The brand audit discovers the company's two distribution channels: direct and indirect selling. In addition to this, the company facilitates product presentations with personalized branded coolers, freezers, display racks.
The company's approach covers four marketing segments: mass marketing, differentiated marketing, niche marketing, and support marketing.
Next up, the audit discusses brand mantra, brand values, portfolio, insights into performance management but also employment selection, and company training.
Getting into the second chapter of the brand audit, we find out more about the brand's core attributes and extended attributes, brand knowledge, brand association, promotion, and CRM strategies.
Can't disregard the competitor's analysis subchapter and the Consumer-Based Brand Equity model pyramid.
This audit ends with a shortlist of recommendations and an impressive 1886 to 2011 Coca-Cola slogan appendix.
The second brand audit we present here is a significant example of how great the survey method works.
Created in 2015 by a student from Mumbai University, the audit tackles the British multinational confectionery company - Cadbury.
Cadbury operates in more than 50 countries.

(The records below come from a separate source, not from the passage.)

File: config.mk
export PLATFORM = sky130hd
export DESIGN_NAME = lcdhp_host_port
export DESIGN_NICKNAME = d
export VERILOG_FILES = /design/src/common/lcdhp_pkg.sv /design/src/logic/lcdhp_column_drive.sv /design/src/logic/lcdhp_host_port.sv
export VERILOG_INCLUDE_DIRS = /design/src /design/src/common
export SDC_FILE = /design/constraint.sdc
export NUM_CORES = 1
export LEC_CHECK = 0
export BUFFER_PORTS_ARGS = -buffer_cell sky130_fd_sc_hd__buf_2
export CAP_MARGIN = 20
export CORE_ASPECT_RATIO = 0.8
export CORE_MARGIN = 10
export CORE_UTILIZATION = 41
export CTS_CLUSTER_DIAMETER = 80
export DETAILED_ROUTE_END_ITERATION = 12
export PLACE_DENSITY = 0.7
export SLEW_MARGIN = 20
export SYNTH_ARGS = -nofsm -noshare
export SYNTH_HDL_FRONTEND = slang
export SYNTH_SLANG_ARGS = --single-unit
File: constraint.sdc
create_clock -name mclk -period 3.3 [get_ports mclk]
set_input_delay 0.33 -clock mclk [delete_from_list [all_inputs] [get_ports mclk]]
set_output_delay 0.33 -clock mclk [all_outputs]
set_load 0.05 [all_outputs]
File: src/common/lcdhp_defines.svh
/*
  Constants of the LCD driver host bus port: register offsets, field
  positions, reset values, timing and column drive level codes.
  Assumes it is included by bare name after the package.
*/
`ifndef LCDHP_DEFINES_SVH
`define LCDHP_DEFINES_SVH

// Register byte offsets on the Avalon-MM slave
`define LCDHP_OFS_CTRL     8'h00
`define LCDHP_OFS_STATUS   8'h04
`define LCDHP_OFS_CMD      8'h08
`define LCDHP_OFS_WDATA    8'h0C
`define LCDHP_OFS_RNEXT    8'h10
`define LCDHP_OFS_LINE     8'h14
`define LCDHP_OFS_COL_BASE 8'h20

// Control register fields
`define LCDHP_CTRL_BUSY    0
`define LCDHP_CTRL_ADC     1
`define LCDHP_CTRL_OFF     2
`define LCDHP_CTRL_LINE_LO 8

// Status register fields
`define LCDHP_ST_CMD       0
`define LCDHP_ST_WR        1
`define LCDHP_ST_RDREQ     2
`define LCDHP_ST_REJ       3
`define LCDHP_ST_RESET     4
`define LCDHP_ST_MODE68    5
`define LCDHP_ST_BUSY      6

// Reset values
`define LCDHP_RST_ADC      1'h1
`define LCDHP_RST_OFF      1'h1
`define LCDHP_RST_LINE     5'h00

// Initialisation time after an edge on the init/bus-select pin
`define LCDHP_CLK_NS       50
`define LCDHP_INIT_NS      2000
`define LCDHP_INIT_CYC \
  ((`LCDHP_INIT_NS + `LCDHP_CLK_NS - 1) / `LCDHP_CLK_NS)

// Column drive level codes
`define LCDHP_LVL_VSS      2'h0
`define LCDHP_LVL_VC2      2'h1
`define LCDHP_LVL_VC3      2'h2
`define LCDHP_LVL_VC5      2'h3

`endif

File: src/common/lcdhp_pkg.sv
/*
  Types of the LCD driver host bus port.
  Assumes nothing of its surroundings.
*/
package lcdhp_pkg;

  typedef enum logic [1:0] {
    PH_IDLE,
    PH_RD,
    PH_WR
  } lcdhp_phase_t;

endpackage
<file path="config.mk">
export PLATFORM = sky130hd
export DESIGN_NAME = rtio_top
export DESIGN_NICKNAME = d
export VERILOG_FILES = /design/src/pkg/rtio_pkg.sv /design/src/hw/rtio_top.sv
export SDC_FILE = /design/constraint.sdc
export NUM_CORES = 1
export LEC_CHECK = 0
export BUFFER_PORTS_ARGS = -buffer_cell sky130_fd_sc_hd__buf_2
export CORE_UTILIZATION = 50
export DETAILED_ROUTE_END_ITERATION = 10
export PLACE_DENSITY = 0.79
export SLEW_MARGIN = 40
export SYNTH_ARGS = -nofsm -noshare
export SYNTH_HDL_FRONTEND = slang
export SYNTH_HIERARCHICAL = 1
export SYNTH_SLANG_ARGS = --single-unit
</file>
<file path="constraint.sdc">
create_clock -name SYS_CLK_I -period 5.9 [get_ports SYS_CLK_I]
set_clock_uncertainty 0.05 [all_clocks]
set_input_delay 0.295 -clock SYS_CLK_I [delete_from_list [all_inputs] [get_ports SYS_CLK_I]]
set_output_delay 0.295 -clock SYS_CLK_I [all_outputs]
set_load 0.01 [all_outputs]
</file>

It is positioned in the market as the second-largest confectionery brand in the world after Wrigley's.
Established in Birmingham, England, worldwide in 1824, Cadbury is best known for its Dairy Milk chocolate.
Based on the online survey analysis, the audit examines a series of essential social data like:
- Target customers
- Respondents' preferred chocolate
- Products' emotional connections
- Utility of products
- Respondents' trust in the products
- Reasons why Cadbury's chocolate is preferred
- Which strong brands are the biggest Cadbury competitors
- What is the overall emotional connection with the products
- How familiar are the respondents with the brand's identity
- For how long the respondents have been purchasing the brand's chocolate products
This audit process ends with a concise summary from which the survey results are clear:
- Cadbury is viewed as a pioneer in the chocolate industry
- There have been problems in the past that Cadbury successfully overcame
- Even after being the second largest after Nestle, people think of Cadbury first
- The sub-products have become a brand in itself
- People love the brand
Here is the full Cadbury brand audit from 2015:
How to do a brand audit report
A brand audit report is usually a PDF document representing how your brand is performing compared to the goals you have set.
To do a brand audit report, you should go over these steps:
- Start by defining the core brand, including brand image, brand personality, and brand’s current position in the market.
- Analyze customer perception through surveys and interviews to gather valuable insights on how your brand is perceived compared to competitor brands.
- Identify strengths and weaknesses, assess opportunities and threats, and evaluate your value proposition within existing market trends.
- Review key messaging, verbal identity, and visual identity across internal and external brand touchpoints.
- Use analytics tools to track key metrics such as bounce rates, website analytics, and overall brand performance.
- Examine business strategy, brand communication channels, and social media presence to ensure consistency across all elements of your brand.
- Provide a step guide with actionable recommendations for improvement, ensuring alignment with future goals.
By measuring brand engagement, tracking customer feedback, and refining messaging, businesses can gain insights into their brand and make data-driven decisions to strengthen their presence.
If relevancy and brand strength are one of your objectives, it's always a good idea to do a brand audit.
A world of opportunities for improvement can open up if you take your time and learn to ask a few key questions.
Be curious, listen, and allow yourself to be a visionary!